---------- SUPPLIED MATERIAL

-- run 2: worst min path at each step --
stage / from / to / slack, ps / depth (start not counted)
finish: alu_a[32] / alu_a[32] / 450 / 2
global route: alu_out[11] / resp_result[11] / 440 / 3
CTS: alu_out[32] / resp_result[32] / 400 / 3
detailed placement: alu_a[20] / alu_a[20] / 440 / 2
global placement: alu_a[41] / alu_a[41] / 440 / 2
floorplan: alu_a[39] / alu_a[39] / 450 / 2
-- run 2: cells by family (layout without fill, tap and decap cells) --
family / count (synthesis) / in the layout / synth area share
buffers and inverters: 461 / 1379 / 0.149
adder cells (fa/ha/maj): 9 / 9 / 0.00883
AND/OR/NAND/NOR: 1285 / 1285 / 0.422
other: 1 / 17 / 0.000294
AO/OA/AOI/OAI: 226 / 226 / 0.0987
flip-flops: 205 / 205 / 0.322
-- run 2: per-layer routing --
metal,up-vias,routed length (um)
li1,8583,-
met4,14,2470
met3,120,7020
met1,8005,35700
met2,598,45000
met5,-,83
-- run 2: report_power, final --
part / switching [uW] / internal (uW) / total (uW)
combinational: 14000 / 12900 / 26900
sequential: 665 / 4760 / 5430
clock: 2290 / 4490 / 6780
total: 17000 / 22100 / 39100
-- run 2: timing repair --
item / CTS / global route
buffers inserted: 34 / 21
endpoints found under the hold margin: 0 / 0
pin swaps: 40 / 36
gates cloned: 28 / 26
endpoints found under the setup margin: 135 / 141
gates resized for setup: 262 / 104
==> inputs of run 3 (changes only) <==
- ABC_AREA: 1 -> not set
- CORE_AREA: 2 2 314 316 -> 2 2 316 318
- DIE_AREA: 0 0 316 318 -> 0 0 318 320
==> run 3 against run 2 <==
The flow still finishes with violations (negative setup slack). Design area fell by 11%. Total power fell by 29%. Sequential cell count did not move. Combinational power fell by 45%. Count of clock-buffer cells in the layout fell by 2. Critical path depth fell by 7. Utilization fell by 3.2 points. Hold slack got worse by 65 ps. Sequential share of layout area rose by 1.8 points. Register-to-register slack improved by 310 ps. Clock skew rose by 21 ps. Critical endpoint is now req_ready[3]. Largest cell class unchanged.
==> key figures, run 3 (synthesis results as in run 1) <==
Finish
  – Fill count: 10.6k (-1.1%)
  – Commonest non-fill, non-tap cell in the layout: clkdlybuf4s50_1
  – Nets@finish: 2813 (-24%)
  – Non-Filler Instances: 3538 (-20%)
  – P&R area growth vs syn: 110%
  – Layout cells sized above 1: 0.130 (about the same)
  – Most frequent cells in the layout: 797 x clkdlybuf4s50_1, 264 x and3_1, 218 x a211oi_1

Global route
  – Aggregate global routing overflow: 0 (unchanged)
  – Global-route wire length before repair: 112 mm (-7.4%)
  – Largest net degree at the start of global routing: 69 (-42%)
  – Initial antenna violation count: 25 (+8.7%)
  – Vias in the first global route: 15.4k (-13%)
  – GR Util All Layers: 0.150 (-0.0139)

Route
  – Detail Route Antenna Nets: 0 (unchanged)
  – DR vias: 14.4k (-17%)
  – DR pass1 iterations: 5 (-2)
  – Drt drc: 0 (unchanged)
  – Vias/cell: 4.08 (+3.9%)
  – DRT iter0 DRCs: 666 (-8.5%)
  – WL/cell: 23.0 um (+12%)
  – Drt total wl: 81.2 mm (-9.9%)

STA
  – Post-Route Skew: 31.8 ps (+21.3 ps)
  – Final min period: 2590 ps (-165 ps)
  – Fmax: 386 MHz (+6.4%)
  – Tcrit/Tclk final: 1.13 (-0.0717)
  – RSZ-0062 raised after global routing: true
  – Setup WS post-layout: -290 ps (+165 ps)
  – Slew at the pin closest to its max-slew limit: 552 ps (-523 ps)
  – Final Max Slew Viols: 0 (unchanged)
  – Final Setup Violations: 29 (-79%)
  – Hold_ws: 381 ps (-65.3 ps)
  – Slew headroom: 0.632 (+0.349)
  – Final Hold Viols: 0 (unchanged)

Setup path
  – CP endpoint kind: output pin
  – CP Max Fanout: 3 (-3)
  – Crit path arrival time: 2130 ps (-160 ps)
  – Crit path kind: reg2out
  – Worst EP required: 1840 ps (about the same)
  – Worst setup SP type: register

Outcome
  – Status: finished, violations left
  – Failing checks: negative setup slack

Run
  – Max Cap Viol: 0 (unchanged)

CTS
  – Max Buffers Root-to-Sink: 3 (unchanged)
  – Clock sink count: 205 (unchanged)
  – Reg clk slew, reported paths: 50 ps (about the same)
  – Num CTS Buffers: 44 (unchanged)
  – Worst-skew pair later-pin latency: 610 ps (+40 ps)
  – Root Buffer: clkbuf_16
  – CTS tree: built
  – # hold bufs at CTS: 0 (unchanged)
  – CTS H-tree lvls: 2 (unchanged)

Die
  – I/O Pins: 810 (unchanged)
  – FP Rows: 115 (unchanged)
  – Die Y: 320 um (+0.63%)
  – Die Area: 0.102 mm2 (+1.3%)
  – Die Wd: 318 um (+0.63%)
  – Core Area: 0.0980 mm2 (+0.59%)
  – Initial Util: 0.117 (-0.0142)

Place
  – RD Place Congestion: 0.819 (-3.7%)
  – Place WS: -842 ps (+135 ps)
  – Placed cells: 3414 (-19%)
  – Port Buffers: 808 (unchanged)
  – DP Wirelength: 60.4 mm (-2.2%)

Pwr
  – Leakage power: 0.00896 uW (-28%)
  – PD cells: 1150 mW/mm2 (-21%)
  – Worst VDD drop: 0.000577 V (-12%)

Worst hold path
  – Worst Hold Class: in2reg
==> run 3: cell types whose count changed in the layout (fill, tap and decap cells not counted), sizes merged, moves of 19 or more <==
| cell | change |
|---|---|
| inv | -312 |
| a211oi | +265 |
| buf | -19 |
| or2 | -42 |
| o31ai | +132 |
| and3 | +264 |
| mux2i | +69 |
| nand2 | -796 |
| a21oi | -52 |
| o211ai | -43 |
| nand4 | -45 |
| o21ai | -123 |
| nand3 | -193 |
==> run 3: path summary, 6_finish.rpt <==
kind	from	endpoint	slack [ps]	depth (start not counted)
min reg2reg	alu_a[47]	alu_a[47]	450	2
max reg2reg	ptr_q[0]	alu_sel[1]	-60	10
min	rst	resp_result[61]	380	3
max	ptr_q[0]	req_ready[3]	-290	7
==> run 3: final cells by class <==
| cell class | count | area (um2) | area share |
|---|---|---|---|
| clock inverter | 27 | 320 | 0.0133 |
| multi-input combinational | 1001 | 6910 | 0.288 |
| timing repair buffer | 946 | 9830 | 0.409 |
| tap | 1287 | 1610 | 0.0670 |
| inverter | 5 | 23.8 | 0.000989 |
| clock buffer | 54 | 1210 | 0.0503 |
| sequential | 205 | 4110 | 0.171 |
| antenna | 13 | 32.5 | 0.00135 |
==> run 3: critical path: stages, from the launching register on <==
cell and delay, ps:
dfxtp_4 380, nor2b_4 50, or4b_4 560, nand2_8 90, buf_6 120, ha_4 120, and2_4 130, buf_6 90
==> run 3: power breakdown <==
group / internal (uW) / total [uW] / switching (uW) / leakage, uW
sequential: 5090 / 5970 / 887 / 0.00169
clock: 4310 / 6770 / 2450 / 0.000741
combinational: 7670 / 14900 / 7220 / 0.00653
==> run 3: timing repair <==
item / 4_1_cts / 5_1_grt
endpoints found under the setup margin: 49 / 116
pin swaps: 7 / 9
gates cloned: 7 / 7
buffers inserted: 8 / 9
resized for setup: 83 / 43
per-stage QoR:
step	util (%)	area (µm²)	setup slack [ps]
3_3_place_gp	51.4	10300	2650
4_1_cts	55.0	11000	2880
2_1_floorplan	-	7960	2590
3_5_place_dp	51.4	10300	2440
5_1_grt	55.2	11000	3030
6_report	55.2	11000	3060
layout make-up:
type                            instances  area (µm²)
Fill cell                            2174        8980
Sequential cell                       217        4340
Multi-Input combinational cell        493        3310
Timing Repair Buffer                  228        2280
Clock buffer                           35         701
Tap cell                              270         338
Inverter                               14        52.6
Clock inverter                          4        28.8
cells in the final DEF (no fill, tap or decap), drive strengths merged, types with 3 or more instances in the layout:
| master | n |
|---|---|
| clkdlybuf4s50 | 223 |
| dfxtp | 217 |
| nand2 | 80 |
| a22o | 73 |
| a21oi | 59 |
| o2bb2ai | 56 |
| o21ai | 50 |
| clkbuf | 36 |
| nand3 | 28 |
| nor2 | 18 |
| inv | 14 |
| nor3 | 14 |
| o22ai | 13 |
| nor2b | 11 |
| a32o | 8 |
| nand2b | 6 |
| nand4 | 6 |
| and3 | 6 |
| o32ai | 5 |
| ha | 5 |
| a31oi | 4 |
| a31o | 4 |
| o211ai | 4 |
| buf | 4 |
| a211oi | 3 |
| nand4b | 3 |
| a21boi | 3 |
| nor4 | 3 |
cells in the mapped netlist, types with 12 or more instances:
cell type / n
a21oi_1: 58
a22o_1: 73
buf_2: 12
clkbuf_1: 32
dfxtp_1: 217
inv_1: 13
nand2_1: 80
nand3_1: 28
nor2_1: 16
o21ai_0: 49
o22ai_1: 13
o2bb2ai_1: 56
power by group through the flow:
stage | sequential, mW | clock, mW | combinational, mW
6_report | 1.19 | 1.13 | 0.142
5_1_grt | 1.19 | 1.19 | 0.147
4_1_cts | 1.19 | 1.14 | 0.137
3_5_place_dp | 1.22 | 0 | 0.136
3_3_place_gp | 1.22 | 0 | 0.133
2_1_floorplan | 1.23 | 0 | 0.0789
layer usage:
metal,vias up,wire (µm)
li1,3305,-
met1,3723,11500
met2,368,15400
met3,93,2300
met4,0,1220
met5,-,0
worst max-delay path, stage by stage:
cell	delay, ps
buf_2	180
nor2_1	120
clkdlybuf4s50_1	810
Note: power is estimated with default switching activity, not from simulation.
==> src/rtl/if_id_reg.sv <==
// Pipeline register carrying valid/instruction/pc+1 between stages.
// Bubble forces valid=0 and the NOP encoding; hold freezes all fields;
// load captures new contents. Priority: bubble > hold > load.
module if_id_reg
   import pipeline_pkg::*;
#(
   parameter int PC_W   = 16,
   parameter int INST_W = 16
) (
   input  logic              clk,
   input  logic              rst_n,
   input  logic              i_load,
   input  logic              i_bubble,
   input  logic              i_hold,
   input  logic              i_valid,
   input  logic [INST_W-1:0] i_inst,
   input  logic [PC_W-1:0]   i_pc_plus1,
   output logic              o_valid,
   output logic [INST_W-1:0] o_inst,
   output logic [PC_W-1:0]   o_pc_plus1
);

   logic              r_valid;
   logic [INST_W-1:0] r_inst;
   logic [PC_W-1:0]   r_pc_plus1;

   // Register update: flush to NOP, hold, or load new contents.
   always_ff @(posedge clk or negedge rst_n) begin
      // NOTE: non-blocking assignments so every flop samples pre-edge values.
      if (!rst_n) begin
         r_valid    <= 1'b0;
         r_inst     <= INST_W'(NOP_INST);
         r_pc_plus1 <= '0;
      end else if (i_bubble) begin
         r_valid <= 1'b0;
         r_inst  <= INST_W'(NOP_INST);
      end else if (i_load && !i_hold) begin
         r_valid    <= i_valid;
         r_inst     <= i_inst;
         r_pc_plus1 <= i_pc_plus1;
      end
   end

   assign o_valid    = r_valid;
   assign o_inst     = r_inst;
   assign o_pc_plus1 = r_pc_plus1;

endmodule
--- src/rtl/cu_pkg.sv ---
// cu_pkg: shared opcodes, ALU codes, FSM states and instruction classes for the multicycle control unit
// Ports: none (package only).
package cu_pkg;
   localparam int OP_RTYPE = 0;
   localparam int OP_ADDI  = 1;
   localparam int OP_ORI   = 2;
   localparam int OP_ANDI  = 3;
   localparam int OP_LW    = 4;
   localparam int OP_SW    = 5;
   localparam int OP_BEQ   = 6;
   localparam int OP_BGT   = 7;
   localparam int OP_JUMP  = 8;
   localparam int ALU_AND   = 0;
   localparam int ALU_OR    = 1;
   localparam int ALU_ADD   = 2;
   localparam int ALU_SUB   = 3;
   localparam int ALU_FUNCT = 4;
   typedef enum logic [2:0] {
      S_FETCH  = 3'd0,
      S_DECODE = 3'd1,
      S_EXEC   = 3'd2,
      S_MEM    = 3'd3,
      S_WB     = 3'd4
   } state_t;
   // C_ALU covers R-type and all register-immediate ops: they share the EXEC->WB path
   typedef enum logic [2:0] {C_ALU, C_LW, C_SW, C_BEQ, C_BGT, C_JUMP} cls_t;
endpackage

--------------------
---------- SUPPLIED MATERIAL

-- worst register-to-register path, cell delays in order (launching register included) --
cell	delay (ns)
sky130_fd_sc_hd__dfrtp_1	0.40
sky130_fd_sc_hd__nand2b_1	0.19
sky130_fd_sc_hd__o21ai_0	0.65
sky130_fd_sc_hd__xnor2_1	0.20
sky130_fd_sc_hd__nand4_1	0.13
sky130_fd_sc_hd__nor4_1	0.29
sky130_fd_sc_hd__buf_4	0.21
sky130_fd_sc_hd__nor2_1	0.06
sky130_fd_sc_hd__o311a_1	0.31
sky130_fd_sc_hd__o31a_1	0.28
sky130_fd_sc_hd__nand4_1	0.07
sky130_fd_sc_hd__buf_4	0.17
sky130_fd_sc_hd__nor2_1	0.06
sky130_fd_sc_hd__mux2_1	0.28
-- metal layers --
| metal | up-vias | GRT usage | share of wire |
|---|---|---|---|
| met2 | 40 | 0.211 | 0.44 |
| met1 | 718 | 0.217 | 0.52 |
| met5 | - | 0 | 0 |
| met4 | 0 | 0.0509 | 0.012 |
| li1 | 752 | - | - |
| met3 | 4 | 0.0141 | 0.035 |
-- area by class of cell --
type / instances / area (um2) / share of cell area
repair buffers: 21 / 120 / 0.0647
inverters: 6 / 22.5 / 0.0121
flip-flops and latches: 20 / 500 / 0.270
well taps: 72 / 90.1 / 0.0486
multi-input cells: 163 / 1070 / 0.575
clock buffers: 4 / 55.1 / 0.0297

--------------------
---------- SUPPLIED MATERIAL

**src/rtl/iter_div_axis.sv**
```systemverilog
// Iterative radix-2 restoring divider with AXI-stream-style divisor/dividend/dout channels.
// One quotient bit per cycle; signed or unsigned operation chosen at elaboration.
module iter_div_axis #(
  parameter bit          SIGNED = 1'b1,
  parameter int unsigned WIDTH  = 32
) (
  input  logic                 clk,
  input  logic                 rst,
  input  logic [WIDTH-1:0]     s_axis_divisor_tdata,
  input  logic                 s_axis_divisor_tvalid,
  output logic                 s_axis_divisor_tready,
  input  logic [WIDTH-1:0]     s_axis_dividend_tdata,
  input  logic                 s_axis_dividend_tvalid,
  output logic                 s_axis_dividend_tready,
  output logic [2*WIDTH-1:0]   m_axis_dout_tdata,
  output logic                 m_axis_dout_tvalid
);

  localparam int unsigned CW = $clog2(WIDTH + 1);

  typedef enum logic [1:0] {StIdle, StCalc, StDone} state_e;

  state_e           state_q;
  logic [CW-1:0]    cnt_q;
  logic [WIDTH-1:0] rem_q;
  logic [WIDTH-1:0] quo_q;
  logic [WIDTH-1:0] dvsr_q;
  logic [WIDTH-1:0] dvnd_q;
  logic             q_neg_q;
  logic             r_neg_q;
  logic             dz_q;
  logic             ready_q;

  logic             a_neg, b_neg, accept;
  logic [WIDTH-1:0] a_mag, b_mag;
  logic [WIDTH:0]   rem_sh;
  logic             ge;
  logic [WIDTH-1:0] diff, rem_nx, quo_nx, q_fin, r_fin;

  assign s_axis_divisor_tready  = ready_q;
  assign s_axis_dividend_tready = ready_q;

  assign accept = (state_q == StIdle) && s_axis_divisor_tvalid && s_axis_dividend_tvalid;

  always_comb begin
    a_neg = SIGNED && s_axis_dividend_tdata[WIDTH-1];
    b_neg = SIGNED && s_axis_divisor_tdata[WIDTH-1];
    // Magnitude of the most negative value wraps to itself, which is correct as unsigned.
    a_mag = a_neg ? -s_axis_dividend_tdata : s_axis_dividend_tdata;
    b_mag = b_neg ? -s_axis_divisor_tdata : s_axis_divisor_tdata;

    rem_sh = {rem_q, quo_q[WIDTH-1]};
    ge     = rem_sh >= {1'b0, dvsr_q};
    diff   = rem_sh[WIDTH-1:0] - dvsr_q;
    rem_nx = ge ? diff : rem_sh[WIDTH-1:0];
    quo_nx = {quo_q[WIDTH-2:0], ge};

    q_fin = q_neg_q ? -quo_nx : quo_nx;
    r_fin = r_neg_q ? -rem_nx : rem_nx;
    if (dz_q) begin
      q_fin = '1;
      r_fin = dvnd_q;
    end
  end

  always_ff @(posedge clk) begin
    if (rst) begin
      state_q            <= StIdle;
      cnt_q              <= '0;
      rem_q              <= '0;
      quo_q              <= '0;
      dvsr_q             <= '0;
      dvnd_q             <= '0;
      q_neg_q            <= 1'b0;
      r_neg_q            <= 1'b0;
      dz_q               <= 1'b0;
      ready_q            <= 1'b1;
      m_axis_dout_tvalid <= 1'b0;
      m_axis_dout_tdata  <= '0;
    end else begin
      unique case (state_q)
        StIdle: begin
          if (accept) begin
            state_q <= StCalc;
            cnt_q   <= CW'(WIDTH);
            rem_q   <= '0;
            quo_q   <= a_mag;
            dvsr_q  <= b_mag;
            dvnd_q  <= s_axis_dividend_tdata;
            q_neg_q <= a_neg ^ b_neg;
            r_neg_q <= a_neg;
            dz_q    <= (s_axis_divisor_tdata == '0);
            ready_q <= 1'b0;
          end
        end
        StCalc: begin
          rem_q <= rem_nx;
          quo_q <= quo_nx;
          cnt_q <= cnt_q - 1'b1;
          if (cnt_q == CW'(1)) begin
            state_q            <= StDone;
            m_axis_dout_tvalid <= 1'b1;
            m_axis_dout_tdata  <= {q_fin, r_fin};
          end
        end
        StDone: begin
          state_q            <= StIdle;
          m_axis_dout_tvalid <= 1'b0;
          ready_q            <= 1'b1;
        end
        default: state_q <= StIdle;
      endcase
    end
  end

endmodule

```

--------------------

▶ [WHAT THE TASK ASKS]: Copy out only the lines of the records above from the one with "4110 | 0.171 |" through the one with "o21ai | 50 |", exactly as they stand, both included.

▶ [SOLUTION TO THIS PROBLEM]:
| sequential | 205 | 4110 | 0.171 |
| antenna | 13 | 32.5 | 0.00135 |
==> run 3: critical path: stages, from the launching register on <==
cell and delay, ps:
dfxtp_4 380, nor2b_4 50, or4b_4 560, nand2_8 90, buf_6 120, ha_4 120, and2_4 130, buf_6 90
==> run 3: power breakdown <==
group / internal (uW) / total [uW] / switching (uW) / leakage, uW
sequential: 5090 / 5970 / 887 / 0.00169
clock: 4310 / 6770 / 2450 / 0.000741
combinational: 7670 / 14900 / 7220 / 0.00653
==> run 3: timing repair <==
item / 4_1_cts / 5_1_grt
endpoints found under the setup margin: 49 / 116
pin swaps: 7 / 9
gates cloned: 7 / 7
buffers inserted: 8 / 9
resized for setup: 83 / 43
per-stage QoR:
step	util (%)	area (µm²)	setup slack [ps]
3_3_place_gp	51.4	10300	2650
4_1_cts	55.0	11000	2880
2_1_floorplan	-	7960	2590
3_5_place_dp	51.4	10300	2440
5_1_grt	55.2	11000	3030
6_report	55.2	11000	3060
layout make-up:
type                            instances  area (µm²)
Fill cell                            2174        8980
Sequential cell                       217        4340
Multi-Input combinational cell        493        3310
Timing Repair Buffer                  228        2280
Clock buffer                           35         701
Tap cell                              270         338
Inverter                               14        52.6
Clock inverter                          4        28.8
cells in the final DEF (no fill, tap or decap), drive strengths merged, types with 3 or more instances in the layout:
| master | n |
|---|---|
| clkdlybuf4s50 | 223 |
| dfxtp | 217 |
| nand2 | 80 |
| a22o | 73 |
| a21oi | 59 |
| o2bb2ai | 56 |
| o21ai | 50 |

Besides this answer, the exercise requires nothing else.